Dois anos depois, Gandhi redigiu um pacto, entre
sério e brincalhão, para ser assinado pelo amigo, usando os apelidos carinhosos
e as saudações epistolares que, quase com certeza, foram criadas por ele, sem
dúvida o mais gaiato e espirituoso dos dois. Kallenbach, dois anos mais jovem
que Gandhi, passou a atender pela alcunha de “Câmara Baixa”, no sentido
parlamentar (uma alusão jocosa, ao que parece, a seu papel como fonte de
verbas). Gandhi é “Câmara Alta” (e, como tal, tinha a prerrogativa de vetar
gastos excessivos). Câmara Baixa pode opinar sobre questões de forma física e
todas as demais que estejam relacionadas com a fazenda Tolstói, a comunidade
por eles criada. Já Câmara Alta incumbe-se de lucubrar ideias profundas,
idealizar estratégias e guiar o desenvolvimento moral de seu companheiro nesse
tocante relacionamento bicameral. No pacto, datado de 29 de julho de 1911,
véspera de uma viagem que Kallenbach faria à Europa, Câmara Alta faz Câmara
Baixa prometer “não contrair nenhum compromisso nupcial em sua ausência” nem
“olhar com lascívia para nenhuma mulher”. Em seguida, as duas instâncias
legislativas penhoram mutuamente “mais amor, e mais amor ainda [...] um amor
tal que, esperam, o mundo jamais viu”. A essa altura, subtraídos os tempos das
penas de prisão de Gandhi em 1908 e da viagem a Londres em 1909, os dois
estavam juntos havia mais de três anos.
Cumpre não esquecer que só dispomos das cartas de
Gandhi (todas elas iniciadas por “Caro Câmara Baixa”). Portanto, é Gandhi que
proporciona o tom brincalhão que poderia ser facilmente atribuído a um amante,
sobretudo se deixarmos de lado o que mais as cartas contêm e seu contexto mais
amplo.

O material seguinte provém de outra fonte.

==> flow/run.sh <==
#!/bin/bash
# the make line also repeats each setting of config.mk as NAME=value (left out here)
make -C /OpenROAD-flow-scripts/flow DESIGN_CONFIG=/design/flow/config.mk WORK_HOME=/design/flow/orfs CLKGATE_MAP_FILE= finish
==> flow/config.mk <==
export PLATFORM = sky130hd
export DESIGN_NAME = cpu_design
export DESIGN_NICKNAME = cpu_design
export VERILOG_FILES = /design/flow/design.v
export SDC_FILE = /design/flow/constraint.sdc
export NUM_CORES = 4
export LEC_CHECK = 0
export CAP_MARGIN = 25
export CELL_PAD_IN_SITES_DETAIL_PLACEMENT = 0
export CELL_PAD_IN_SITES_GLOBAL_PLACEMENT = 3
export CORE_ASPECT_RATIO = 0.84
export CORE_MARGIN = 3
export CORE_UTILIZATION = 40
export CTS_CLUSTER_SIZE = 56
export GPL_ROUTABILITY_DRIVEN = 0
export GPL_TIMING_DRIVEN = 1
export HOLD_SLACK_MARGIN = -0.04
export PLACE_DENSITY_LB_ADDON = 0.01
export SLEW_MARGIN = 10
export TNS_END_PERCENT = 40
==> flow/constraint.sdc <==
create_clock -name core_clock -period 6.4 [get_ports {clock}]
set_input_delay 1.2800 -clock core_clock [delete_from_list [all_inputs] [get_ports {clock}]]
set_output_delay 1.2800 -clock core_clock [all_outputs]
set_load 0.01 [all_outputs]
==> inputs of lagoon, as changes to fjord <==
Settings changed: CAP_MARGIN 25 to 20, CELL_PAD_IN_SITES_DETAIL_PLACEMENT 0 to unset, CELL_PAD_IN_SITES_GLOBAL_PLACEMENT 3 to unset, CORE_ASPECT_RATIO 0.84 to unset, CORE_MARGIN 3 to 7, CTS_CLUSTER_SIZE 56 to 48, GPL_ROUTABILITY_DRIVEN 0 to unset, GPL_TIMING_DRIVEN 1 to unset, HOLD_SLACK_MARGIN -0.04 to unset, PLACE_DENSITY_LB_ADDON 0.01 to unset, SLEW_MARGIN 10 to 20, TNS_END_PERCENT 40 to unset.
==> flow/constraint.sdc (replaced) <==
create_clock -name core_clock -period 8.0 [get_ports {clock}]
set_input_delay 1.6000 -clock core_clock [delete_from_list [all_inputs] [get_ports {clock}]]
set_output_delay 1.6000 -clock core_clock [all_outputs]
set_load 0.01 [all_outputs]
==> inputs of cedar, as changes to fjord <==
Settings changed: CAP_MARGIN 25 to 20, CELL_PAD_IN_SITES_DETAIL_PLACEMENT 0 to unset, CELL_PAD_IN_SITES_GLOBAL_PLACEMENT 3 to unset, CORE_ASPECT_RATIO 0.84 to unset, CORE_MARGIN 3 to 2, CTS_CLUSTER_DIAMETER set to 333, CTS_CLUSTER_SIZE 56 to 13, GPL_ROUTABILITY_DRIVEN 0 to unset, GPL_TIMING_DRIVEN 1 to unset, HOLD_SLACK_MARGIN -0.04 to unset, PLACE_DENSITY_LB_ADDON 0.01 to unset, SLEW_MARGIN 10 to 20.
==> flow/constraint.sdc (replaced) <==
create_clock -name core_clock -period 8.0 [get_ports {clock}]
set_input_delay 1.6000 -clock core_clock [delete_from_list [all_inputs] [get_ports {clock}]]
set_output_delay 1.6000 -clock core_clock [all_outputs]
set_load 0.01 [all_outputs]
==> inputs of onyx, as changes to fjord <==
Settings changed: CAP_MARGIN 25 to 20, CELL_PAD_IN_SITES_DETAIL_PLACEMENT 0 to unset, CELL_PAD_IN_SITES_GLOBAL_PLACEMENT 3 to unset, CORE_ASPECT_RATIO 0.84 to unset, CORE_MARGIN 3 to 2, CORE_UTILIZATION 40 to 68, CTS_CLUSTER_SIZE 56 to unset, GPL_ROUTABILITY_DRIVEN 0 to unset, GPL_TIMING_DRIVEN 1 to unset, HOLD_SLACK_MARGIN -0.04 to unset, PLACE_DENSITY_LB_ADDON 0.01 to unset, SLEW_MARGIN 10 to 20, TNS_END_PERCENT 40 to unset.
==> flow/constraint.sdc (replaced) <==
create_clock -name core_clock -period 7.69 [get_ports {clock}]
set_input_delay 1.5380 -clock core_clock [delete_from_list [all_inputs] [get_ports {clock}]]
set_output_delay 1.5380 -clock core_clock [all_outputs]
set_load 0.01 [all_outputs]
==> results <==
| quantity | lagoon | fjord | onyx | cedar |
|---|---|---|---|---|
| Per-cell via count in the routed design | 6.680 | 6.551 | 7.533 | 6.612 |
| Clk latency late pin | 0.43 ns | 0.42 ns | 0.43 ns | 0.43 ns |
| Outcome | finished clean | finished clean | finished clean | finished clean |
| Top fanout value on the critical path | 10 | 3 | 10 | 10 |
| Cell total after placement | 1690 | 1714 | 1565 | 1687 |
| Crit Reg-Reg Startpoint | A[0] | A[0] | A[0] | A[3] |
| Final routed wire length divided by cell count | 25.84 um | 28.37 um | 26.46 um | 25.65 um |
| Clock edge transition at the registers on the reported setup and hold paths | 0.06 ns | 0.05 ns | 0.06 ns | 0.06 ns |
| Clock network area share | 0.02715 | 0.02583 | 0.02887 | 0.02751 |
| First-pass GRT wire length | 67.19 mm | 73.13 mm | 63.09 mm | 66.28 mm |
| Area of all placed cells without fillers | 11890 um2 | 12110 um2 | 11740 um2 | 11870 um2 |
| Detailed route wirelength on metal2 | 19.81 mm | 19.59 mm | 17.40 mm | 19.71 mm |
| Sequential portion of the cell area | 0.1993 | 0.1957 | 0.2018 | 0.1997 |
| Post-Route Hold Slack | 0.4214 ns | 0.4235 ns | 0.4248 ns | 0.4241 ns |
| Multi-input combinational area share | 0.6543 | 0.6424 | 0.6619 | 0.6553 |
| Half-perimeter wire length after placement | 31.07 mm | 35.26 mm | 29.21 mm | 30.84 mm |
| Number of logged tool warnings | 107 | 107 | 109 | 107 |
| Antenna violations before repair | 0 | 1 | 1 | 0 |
Design miniRV, start of the top module:
module miniRV (
    input   wire                clk,
    input   wire                rst,
    input   wire[31:0]      inst_i,
    input   wire[31:0]      mem_rdata_i,
    output  wire[13:0]   inst_addr_o,
    output  wire[15:0]          mem_addr_o,
    output  wire                mem_wen_o,
    output  wire[31:0]      mem_wdata_o,
    output          debug_wb_have_inst,    
    output [31:0]   debug_wb_pc,           
    output          debug_wb_ena,          
    output [4:0]    debug_wb_reg,          
    output [31:0]   debug_wb_value         
);
Size: about 1400 flip-flops, ~200 I/O pins.
export LEC_CHECK = 0
export CAP_MARGIN = 40
export CORE_MARGIN = 2
export CORE_UTILIZATION = 58
export CTS_CLUSTER_SIZE = 20
export SETUP_SLACK_MARGIN = 1.57
export SLEW_MARGIN = 20
create_clock -name core_clock -period 6.19 [get_ports {clk}]
run.sh (not shown) runs the stock make flow with config.mk's settings and CLKGATE_MAP_FILE=.
The baseline produced a layout that fails on setup timing.
==> next run, changes <==
--- a/flow/config.mk
+++ b/flow/config.mk
@@ -8 +8,2 @@
-export CAP_MARGIN = 40
+export ABC_AREA = 1
+export CAP_MARGIN = 20
@@ -10,3 +11,2 @@
-export CORE_UTILIZATION = 58
-export CTS_CLUSTER_SIZE = 20
-export SETUP_SLACK_MARGIN = 1.57
+export CORE_UTILIZATION = 57
+export SETUP_SLACK_MARGIN = 0.51
==> flow/constraint.sdc (replaced) <==
create_clock -name core_clock -period 4.97 [get_ports {clk}]
set_input_delay 0.9940 -clock core_clock [delete_from_list [all_inputs] [get_ports {clk}]]
set_output_delay 0.9940 -clock core_clock [all_outputs]
set_load 0.01 [all_outputs]
- The new run finished with setup timing left
- clock skew is higher by 20 ps
- worst setup slack is better by 160 ps
- register-to-register slack improved by 160 ps
==> next run, changes <==
--- a/flow/config.mk
+++ b/flow/config.mk
@@ -8 +7,0 @@
-export ABC_AREA = 1
@@ -11,2 +10 @@
-export CORE_UTILIZATION = 57
-export SETUP_SLACK_MARGIN = 0.51
+export CORE_UTILIZATION = 58
==> flow/constraint.sdc (replaced) <==
create_clock -name core_clock -period 6.19 [get_ports {clk}]
set_input_delay 1.2380 -clock core_clock [delete_from_list [all_inputs] [get_ports {clk}]]
set_output_delay 1.2380 -clock core_clock [all_outputs]
set_load 0.01 [all_outputs]
The changed run completed and failed the layout checks on setup timing.
Non-clock buffer count decreases by 389.
Wire length decreases by about a fifth.
Clock power decreases by a quarter to a third.
Sequential share of layout area increases by 3.2 points.
Cell count decreases by a quarter to a third.

---

miniRV again, from the RTL that the note above started with.
// miniRV
module miniRV (
    input   wire                clk,
    input   wire                rst,
    input   wire[31:0]      inst_i,
    input   wire[31:0]      mem_rdata_i,
    output  wire[13:0]   inst_addr_o,
    output  wire[15:0]          mem_addr_o,
    output  wire                mem_wen_o,
    output  wire[31:0]      mem_wdata_o,
    output          debug_wb_have_inst,    
    output [31:0]   debug_wb_pc,           
    output          debug_wb_ena,          
    output [4:0]    debug_wb_reg,          
    output [31:0]   debug_wb_value         
);
clock: 6.87 ns
lec_check: 0
abc_area: 0
cap_margin: 0
core_margin: 2
core_utilization: 72
cts_cluster_diameter: 118
cts_cluster_size: 58
gpl_routability_driven: 1
gpl_timing_driven: 1
place_density: 0.66
setup_slack_margin: 0.99
slew_margin: 20
The starting point aborted during global routing (GRT-0232).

Aqui a interpretação pode avançar por dois caminhos. Podemos nos
entregar a especulações ou examinar com mais atenção o que os dois homens
realmente dizem nesse período sobre seus esforços para reprimir os impulsos
sexuais.
Uma carta de 1908, de Kallenbach para seu irmão
Simon, na Alemanha, pouco depois de Gandhi ter-se mudado para sua casa, mostra
que ele já se encontrava sob a influência do hóspede havia algum tempo. “Nos
últimos dois anos, deixei de comer carne; e no ano passado também não toquei
mais em peixe”, ele escreve, “e durante os últimos dezoito meses renunciei a
minha vida sexual. [...] Mudei a minha vida cotidiana a fim de simplificá-la.”
Mais tarde é Kallenbach quem chama a atenção de Gandhi para a tendência
insidiosa que tem o leite de intensificar a excitação. Sempre extremista no
tocante a experiências dietéticas, Gandhi estende a proibição ao chocolate. “Eu
vejo a morte nos achocolatados”, diz ele a Polak, que nessa época não estava
envolvido nas experiências alimentícias a que Kallenbach se submetia
prontamente. Poucos alimentos eram tão “calóricos”, no sentido de excitar
apetites ilícitos. Gandhi manda a Kallenbach versos sobre a ojeriza a “prazeres
corporais”. Segundo essa mensagem, temos corpos para aprender “autocontrole”.